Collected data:
▬▬▬▬▬▬

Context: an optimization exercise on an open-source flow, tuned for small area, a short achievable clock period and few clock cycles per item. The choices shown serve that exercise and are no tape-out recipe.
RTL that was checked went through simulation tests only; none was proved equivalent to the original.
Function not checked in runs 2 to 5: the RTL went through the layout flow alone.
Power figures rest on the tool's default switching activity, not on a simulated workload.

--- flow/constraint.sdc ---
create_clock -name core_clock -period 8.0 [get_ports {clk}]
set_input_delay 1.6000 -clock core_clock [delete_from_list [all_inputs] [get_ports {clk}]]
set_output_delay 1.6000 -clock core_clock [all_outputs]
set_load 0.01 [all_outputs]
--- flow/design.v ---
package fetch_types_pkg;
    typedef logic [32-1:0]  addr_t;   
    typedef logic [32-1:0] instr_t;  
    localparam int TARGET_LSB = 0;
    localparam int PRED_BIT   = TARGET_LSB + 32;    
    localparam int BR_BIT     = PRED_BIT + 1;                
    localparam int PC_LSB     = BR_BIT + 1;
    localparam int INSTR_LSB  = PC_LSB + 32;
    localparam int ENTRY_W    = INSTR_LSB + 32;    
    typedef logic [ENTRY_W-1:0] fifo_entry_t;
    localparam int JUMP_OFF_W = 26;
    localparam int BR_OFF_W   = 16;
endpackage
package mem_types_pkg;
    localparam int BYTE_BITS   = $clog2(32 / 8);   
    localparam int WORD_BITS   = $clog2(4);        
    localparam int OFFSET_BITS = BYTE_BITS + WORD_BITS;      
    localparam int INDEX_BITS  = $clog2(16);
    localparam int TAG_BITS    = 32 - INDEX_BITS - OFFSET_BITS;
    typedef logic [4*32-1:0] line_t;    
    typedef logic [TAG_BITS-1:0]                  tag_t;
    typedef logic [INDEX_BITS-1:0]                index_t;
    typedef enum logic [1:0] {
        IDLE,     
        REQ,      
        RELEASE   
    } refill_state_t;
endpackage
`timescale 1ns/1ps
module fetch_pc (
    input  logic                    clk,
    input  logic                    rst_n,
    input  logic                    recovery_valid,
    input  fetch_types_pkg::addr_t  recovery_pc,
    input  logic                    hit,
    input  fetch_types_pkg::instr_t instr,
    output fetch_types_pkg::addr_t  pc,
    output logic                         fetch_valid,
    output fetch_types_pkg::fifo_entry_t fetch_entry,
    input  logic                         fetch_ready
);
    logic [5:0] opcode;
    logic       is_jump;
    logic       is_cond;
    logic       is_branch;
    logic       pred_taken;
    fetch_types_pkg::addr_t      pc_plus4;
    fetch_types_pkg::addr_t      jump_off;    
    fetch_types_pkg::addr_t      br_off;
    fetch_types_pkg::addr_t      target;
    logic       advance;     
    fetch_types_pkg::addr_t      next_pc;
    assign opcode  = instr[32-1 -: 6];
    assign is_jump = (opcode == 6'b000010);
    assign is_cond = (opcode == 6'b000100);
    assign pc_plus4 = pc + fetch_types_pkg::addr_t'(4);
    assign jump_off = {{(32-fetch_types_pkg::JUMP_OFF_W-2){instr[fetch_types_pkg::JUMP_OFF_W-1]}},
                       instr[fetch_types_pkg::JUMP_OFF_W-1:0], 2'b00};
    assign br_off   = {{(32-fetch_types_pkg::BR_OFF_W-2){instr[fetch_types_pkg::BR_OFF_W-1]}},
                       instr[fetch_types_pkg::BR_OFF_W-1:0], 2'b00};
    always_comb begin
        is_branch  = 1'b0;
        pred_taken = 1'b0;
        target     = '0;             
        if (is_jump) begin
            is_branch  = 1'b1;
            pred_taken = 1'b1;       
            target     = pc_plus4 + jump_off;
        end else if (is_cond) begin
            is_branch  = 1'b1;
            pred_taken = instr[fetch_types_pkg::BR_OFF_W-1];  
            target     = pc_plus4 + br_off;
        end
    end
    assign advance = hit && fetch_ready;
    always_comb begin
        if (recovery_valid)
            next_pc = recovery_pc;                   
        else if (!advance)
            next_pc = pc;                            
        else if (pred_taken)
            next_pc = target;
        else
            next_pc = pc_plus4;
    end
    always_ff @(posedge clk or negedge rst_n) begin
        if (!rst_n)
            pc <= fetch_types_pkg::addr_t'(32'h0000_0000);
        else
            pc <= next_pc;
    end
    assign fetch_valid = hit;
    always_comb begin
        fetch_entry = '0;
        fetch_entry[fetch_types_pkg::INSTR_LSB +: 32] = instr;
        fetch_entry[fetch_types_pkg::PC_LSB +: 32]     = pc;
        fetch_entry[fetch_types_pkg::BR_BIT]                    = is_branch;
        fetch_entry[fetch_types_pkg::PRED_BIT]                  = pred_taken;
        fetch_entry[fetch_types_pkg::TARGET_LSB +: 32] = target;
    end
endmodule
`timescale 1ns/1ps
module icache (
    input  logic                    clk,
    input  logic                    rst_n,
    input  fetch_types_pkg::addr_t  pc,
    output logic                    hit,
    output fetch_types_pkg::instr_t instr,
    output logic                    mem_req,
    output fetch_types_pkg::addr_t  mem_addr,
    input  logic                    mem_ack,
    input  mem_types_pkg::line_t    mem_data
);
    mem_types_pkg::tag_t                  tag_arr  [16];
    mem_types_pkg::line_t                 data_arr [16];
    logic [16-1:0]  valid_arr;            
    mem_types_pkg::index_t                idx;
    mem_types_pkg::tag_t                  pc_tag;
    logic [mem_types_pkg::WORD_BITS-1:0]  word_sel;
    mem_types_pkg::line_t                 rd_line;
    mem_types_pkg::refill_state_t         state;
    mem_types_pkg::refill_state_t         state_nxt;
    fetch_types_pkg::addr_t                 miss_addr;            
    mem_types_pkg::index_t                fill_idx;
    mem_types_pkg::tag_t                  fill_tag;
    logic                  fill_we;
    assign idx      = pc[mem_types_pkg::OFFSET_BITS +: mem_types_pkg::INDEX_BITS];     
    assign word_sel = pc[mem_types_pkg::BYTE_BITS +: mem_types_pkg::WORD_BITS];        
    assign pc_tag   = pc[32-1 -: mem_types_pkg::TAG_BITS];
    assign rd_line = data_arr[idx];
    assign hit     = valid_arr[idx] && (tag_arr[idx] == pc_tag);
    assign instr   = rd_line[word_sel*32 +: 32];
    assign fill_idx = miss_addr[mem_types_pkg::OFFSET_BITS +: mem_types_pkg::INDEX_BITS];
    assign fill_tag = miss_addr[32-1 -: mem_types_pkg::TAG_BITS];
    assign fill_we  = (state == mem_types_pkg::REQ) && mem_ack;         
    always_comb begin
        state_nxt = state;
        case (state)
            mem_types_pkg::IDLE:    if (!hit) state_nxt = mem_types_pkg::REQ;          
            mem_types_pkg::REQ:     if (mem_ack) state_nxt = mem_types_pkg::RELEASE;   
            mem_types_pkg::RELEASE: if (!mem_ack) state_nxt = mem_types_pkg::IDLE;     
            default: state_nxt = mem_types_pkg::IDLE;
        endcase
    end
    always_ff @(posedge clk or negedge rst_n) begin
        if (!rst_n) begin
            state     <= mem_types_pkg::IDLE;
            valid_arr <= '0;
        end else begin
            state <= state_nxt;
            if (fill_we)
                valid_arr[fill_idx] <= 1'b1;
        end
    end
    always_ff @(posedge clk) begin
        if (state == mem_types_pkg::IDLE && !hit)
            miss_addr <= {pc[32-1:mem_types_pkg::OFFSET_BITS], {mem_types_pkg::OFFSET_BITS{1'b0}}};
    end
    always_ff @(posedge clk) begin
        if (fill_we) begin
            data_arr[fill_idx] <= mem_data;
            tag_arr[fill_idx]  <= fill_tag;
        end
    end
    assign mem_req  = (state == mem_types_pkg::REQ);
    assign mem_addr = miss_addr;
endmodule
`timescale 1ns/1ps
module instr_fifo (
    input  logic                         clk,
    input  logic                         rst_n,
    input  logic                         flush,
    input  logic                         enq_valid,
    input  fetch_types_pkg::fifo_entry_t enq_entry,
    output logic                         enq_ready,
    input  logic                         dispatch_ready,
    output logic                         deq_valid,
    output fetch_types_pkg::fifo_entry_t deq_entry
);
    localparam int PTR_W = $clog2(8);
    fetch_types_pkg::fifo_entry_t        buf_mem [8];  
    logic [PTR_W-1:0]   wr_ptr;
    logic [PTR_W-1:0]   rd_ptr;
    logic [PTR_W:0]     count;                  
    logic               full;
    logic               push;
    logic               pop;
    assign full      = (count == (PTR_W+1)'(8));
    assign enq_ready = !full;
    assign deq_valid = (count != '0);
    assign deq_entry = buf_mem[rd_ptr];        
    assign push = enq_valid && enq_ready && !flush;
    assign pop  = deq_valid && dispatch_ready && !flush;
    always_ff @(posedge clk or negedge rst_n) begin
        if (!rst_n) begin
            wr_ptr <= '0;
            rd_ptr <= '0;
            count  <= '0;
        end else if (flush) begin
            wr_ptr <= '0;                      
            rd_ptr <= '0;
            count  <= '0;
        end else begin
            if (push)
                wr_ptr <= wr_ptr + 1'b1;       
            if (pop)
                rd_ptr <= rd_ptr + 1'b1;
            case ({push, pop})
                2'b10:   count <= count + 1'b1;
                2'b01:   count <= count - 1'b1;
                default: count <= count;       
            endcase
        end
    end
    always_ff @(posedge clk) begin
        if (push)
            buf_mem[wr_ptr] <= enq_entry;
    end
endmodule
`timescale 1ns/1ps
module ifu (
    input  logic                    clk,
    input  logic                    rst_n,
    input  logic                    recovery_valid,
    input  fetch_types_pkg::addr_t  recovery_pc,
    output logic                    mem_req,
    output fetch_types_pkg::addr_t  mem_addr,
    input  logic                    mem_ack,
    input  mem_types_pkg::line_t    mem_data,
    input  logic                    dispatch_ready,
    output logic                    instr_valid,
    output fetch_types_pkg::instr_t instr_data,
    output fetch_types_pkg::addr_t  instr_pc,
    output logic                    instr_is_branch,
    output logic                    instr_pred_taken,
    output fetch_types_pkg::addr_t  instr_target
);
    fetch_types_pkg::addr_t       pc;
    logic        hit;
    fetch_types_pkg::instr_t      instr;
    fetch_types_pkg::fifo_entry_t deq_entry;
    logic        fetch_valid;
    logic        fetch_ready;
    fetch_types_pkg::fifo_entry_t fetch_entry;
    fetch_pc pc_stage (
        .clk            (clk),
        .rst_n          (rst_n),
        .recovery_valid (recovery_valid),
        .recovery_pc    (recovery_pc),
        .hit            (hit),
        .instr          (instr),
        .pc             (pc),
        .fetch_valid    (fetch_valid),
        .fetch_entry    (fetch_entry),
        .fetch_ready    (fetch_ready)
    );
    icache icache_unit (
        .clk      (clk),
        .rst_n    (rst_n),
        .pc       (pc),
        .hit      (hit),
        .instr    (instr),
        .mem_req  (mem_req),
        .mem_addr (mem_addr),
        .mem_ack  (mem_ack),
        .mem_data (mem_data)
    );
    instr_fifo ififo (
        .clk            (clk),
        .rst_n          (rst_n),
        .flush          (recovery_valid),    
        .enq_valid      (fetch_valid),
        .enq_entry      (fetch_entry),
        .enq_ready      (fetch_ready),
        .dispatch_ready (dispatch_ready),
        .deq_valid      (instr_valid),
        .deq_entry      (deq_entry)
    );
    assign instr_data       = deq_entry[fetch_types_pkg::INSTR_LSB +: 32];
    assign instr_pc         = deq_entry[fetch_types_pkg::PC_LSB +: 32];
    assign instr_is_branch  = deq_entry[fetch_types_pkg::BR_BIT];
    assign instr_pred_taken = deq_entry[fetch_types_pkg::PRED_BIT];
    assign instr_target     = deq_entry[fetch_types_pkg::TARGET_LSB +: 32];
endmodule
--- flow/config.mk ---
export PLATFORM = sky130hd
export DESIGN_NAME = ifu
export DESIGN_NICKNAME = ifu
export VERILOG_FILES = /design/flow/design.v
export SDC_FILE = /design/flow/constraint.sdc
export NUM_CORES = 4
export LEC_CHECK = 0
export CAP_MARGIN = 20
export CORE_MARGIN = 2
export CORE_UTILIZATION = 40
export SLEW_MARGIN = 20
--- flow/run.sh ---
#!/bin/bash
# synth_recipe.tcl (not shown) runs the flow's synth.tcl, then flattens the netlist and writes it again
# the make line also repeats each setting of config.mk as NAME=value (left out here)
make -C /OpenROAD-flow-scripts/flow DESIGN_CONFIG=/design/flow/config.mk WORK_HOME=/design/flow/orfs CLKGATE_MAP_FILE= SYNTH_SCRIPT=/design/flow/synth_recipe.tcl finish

▬▬▬▬▬▬

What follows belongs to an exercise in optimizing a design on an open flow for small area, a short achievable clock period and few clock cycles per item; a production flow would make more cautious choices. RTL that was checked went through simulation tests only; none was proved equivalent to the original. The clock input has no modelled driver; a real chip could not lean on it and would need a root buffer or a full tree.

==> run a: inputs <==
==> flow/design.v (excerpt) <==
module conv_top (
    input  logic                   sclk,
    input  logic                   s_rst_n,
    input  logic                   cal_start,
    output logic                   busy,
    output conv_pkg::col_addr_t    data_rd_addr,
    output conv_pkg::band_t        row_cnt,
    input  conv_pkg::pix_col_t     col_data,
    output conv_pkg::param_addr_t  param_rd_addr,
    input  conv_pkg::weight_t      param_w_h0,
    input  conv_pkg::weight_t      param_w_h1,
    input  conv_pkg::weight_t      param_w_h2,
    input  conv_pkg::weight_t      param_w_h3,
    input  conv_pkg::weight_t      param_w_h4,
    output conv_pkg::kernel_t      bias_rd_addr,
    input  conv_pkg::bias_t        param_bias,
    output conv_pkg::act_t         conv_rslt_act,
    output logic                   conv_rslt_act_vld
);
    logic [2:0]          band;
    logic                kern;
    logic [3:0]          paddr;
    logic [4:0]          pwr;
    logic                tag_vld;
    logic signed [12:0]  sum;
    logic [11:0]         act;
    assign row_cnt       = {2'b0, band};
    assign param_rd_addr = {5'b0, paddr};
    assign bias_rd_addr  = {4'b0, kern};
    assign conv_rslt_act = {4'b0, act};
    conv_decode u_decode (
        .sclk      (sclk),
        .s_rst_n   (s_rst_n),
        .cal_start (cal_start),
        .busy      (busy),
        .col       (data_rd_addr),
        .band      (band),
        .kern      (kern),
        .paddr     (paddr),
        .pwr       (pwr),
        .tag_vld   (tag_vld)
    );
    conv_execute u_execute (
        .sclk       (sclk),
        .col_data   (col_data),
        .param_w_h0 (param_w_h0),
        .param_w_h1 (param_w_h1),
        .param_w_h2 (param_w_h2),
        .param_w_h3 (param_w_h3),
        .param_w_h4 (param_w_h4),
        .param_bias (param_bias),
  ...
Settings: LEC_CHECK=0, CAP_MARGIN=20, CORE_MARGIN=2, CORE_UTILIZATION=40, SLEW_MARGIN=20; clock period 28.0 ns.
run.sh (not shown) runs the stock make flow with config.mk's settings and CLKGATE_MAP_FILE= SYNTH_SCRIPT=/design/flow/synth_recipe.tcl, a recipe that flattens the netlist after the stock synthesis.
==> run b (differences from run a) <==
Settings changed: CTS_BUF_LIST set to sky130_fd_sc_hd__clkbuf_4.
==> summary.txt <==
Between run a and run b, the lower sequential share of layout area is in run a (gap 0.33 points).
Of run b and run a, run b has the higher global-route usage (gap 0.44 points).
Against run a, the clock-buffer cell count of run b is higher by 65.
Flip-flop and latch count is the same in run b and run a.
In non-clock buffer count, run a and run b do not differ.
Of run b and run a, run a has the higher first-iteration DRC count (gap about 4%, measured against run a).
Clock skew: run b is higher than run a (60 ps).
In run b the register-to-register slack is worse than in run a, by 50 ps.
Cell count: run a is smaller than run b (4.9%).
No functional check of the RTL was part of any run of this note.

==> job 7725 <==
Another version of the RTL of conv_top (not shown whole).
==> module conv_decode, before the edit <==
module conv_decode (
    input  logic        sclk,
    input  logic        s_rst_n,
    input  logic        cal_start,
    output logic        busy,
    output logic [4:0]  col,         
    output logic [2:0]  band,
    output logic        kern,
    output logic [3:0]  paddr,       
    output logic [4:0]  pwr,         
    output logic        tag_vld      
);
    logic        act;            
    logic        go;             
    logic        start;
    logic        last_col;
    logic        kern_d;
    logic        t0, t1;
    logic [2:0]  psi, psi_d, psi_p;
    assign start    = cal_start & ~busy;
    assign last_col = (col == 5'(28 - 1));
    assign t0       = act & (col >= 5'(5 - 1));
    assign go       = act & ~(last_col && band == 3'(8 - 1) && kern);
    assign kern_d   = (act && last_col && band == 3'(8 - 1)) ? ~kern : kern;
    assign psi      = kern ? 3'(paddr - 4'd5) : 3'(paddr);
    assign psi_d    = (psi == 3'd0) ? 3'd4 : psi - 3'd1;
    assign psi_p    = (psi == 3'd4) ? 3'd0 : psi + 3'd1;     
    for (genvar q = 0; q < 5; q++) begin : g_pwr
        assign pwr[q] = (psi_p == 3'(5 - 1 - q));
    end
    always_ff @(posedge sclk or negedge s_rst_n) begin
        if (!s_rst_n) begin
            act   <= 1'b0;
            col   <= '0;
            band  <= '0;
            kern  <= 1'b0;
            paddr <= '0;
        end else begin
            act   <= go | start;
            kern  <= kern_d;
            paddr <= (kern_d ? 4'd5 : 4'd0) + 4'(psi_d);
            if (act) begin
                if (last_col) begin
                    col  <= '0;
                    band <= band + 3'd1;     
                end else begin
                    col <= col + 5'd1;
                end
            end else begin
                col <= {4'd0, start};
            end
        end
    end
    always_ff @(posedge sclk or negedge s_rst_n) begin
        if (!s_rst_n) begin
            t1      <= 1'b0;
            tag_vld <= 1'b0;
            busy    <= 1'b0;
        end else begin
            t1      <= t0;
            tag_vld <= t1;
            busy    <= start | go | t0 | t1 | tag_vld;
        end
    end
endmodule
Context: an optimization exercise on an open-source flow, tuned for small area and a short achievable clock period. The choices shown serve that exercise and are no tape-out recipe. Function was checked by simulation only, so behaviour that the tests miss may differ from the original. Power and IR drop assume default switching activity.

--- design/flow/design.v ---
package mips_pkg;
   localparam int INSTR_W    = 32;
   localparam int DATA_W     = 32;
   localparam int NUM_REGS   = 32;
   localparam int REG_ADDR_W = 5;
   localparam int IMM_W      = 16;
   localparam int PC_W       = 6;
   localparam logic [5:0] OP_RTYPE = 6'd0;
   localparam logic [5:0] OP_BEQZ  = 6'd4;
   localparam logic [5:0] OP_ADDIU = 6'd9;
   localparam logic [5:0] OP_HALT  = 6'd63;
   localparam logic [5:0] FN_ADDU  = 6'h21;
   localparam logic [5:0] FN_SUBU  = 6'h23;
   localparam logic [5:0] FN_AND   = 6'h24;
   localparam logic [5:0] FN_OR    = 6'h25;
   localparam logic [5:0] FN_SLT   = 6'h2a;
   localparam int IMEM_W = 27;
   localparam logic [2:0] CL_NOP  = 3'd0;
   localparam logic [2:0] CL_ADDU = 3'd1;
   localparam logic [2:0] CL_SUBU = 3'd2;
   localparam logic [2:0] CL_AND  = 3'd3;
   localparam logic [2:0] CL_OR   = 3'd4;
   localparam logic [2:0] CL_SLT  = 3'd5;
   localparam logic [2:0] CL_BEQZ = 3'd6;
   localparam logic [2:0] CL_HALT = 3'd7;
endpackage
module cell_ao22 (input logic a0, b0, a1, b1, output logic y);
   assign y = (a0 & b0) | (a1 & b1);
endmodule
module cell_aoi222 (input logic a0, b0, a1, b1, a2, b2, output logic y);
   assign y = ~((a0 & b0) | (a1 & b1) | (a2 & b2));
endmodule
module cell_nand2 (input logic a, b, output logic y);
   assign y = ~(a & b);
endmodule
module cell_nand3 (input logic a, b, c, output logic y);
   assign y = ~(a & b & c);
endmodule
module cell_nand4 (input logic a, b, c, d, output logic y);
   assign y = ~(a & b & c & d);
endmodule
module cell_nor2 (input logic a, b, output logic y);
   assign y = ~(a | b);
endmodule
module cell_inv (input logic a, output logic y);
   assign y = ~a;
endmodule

▬▬▬▬▬▬

**TASK STATEMENT:** Please give an exact copy of the entries above, from the line with "cycles per item." down to the line with "package fetch_types_pkg;", inclusive, and nothing else.

**SOLUTION BELOW:**
Context: an optimization exercise on an open-source flow, tuned for small area, a short achievable clock period and few clock cycles per item. The choices shown serve that exercise and are no tape-out recipe.
RTL that was checked went through simulation tests only; none was proved equivalent to the original.
Function not checked in runs 2 to 5: the RTL went through the layout flow alone.
Power figures rest on the tool's default switching activity, not on a simulated workload.

--- flow/constraint.sdc ---
create_clock -name core_clock -period 8.0 [get_ports {clk}]
set_input_delay 1.6000 -clock core_clock [delete_from_list [all_inputs] [get_ports {clk}]]
set_output_delay 1.6000 -clock core_clock [all_outputs]
set_load 0.01 [all_outputs]
--- flow/design.v ---
package fetch_types_pkg;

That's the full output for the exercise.